Potential for Mainstream Analytic Systems to Improve
The final factor that should be considered is that mainstream video analytic systems can move upwards over time. While there are certainly limitations and constrains in how well these systems can get, as analytics improve, they will certainly look to employ those improvements. This will continuously put pressure on IBM to push the limit of analytics to establish differentiation.
Unless you have extremely pressing security demands, you likely can upgrade and enhance your mainstream video management system over time. While I certainly think you will be sacrificing some benefits that IBM can offer, given the cost and complexity differential, this may be good enough for now.

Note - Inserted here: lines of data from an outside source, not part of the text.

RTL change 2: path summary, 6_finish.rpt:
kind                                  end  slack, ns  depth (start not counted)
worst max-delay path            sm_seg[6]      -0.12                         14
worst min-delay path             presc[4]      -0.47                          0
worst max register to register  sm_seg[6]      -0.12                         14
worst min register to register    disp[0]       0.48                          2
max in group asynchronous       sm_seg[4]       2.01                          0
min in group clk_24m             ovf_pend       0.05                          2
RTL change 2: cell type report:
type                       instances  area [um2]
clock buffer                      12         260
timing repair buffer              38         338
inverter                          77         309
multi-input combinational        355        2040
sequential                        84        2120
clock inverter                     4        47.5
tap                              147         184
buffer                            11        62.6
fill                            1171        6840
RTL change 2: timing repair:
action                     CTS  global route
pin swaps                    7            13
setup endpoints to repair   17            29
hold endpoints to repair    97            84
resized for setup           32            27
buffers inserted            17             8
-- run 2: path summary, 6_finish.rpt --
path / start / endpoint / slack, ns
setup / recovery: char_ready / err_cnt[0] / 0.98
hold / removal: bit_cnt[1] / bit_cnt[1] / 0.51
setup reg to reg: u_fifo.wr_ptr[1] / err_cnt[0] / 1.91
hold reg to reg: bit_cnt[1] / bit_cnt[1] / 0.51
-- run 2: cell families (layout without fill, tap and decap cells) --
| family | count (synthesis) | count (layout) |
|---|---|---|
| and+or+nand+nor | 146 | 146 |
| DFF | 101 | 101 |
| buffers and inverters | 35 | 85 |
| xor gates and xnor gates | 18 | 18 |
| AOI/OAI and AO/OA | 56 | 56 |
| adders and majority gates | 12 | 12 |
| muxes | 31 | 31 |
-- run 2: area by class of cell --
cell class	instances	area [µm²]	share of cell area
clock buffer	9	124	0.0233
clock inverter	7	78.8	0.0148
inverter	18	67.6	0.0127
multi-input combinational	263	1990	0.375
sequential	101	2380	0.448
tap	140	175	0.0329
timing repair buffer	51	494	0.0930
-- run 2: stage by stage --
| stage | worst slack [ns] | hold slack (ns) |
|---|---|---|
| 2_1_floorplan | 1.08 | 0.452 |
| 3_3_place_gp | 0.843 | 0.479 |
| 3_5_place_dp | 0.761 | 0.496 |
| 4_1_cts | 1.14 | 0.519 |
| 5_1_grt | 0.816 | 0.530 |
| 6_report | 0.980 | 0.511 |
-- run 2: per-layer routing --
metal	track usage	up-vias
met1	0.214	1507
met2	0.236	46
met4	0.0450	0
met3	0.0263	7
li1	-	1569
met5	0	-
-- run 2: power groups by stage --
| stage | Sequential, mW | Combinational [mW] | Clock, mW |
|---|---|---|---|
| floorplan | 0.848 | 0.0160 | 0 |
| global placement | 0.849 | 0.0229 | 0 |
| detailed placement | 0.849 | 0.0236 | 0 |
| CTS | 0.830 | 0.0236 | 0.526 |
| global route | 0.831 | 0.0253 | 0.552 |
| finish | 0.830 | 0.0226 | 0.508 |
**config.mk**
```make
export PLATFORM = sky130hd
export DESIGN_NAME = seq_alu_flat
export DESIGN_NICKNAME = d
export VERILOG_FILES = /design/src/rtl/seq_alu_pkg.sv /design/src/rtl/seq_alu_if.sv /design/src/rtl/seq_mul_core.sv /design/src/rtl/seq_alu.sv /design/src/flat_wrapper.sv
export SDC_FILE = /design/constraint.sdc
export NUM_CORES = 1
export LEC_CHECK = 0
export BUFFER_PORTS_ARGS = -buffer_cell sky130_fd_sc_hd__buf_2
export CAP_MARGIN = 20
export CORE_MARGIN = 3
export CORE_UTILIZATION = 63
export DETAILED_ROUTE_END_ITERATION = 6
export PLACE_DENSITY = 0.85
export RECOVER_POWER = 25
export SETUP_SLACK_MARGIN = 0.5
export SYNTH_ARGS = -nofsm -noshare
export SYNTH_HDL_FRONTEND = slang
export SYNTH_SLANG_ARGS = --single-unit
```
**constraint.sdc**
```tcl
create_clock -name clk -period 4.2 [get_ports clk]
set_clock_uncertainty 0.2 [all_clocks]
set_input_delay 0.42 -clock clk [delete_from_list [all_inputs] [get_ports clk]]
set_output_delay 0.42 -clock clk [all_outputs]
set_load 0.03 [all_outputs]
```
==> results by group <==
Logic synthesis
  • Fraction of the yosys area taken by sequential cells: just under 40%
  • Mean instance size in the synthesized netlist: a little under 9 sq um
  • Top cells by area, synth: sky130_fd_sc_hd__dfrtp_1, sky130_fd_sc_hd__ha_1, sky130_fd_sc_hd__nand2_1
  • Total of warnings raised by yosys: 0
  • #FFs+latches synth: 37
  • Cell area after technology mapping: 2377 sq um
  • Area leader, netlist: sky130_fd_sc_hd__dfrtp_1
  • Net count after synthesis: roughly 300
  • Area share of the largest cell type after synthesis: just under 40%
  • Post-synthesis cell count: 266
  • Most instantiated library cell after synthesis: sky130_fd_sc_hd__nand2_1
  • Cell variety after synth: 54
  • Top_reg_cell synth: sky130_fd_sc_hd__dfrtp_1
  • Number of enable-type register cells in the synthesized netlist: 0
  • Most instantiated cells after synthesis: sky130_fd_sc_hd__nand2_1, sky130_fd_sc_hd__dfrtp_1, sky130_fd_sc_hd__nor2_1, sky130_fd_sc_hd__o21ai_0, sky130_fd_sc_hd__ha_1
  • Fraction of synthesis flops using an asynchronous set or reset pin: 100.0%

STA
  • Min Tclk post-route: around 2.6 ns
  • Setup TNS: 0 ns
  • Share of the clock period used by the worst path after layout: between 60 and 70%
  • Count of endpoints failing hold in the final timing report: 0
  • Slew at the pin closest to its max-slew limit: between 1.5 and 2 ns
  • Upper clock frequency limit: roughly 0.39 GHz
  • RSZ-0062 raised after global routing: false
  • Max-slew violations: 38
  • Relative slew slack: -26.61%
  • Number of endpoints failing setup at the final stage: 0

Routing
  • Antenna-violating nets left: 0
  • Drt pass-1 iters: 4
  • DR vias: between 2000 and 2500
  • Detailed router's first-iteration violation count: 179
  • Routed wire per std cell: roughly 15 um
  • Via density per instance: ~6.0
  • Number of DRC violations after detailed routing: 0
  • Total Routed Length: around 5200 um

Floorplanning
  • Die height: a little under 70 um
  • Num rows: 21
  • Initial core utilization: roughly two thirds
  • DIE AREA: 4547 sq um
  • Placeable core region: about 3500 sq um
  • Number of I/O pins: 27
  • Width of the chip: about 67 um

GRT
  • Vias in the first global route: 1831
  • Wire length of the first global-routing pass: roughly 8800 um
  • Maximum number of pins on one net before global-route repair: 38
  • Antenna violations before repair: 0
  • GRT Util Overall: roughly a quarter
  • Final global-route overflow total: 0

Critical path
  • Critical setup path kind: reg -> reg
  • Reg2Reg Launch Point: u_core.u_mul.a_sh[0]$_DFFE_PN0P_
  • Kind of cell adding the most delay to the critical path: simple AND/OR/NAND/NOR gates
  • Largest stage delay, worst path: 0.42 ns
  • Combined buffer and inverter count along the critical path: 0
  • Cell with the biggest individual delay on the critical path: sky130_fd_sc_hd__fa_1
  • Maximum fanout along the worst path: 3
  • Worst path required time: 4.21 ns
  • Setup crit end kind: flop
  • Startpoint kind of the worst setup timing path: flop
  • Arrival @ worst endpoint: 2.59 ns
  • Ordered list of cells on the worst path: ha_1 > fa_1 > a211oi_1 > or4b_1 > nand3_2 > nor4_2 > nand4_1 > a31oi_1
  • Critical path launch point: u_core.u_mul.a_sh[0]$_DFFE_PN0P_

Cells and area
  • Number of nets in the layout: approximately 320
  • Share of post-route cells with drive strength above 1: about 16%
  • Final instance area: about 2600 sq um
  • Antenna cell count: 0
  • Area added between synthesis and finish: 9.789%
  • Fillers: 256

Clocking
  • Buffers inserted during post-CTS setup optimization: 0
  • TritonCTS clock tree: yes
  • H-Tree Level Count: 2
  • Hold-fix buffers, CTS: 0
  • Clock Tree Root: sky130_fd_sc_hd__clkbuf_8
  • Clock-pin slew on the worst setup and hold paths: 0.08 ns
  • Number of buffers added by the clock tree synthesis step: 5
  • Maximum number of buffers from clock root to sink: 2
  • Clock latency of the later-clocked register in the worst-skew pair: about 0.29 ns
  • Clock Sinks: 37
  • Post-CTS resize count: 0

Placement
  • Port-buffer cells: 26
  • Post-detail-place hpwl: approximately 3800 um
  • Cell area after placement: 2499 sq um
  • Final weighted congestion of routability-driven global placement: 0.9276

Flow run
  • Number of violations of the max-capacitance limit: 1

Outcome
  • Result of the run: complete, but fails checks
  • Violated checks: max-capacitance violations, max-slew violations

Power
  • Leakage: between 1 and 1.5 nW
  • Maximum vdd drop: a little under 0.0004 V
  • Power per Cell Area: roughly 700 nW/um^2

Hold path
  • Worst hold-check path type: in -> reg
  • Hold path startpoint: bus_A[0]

IBM's offering is truly innovative and aims at solving crucial security problems at an unmatched level of sophistication. For this, IBM deserves respect and recognition. Nevertheless, I think customers will find it difficult to choose IBM as simpler, cheaper solutions will be attractive on the low end and the risk of analytic performance will constrain on the high end. For very large deployments with complex security needs, IBM should be seriously considered. In all cases, caution should be used in evaluating this choice.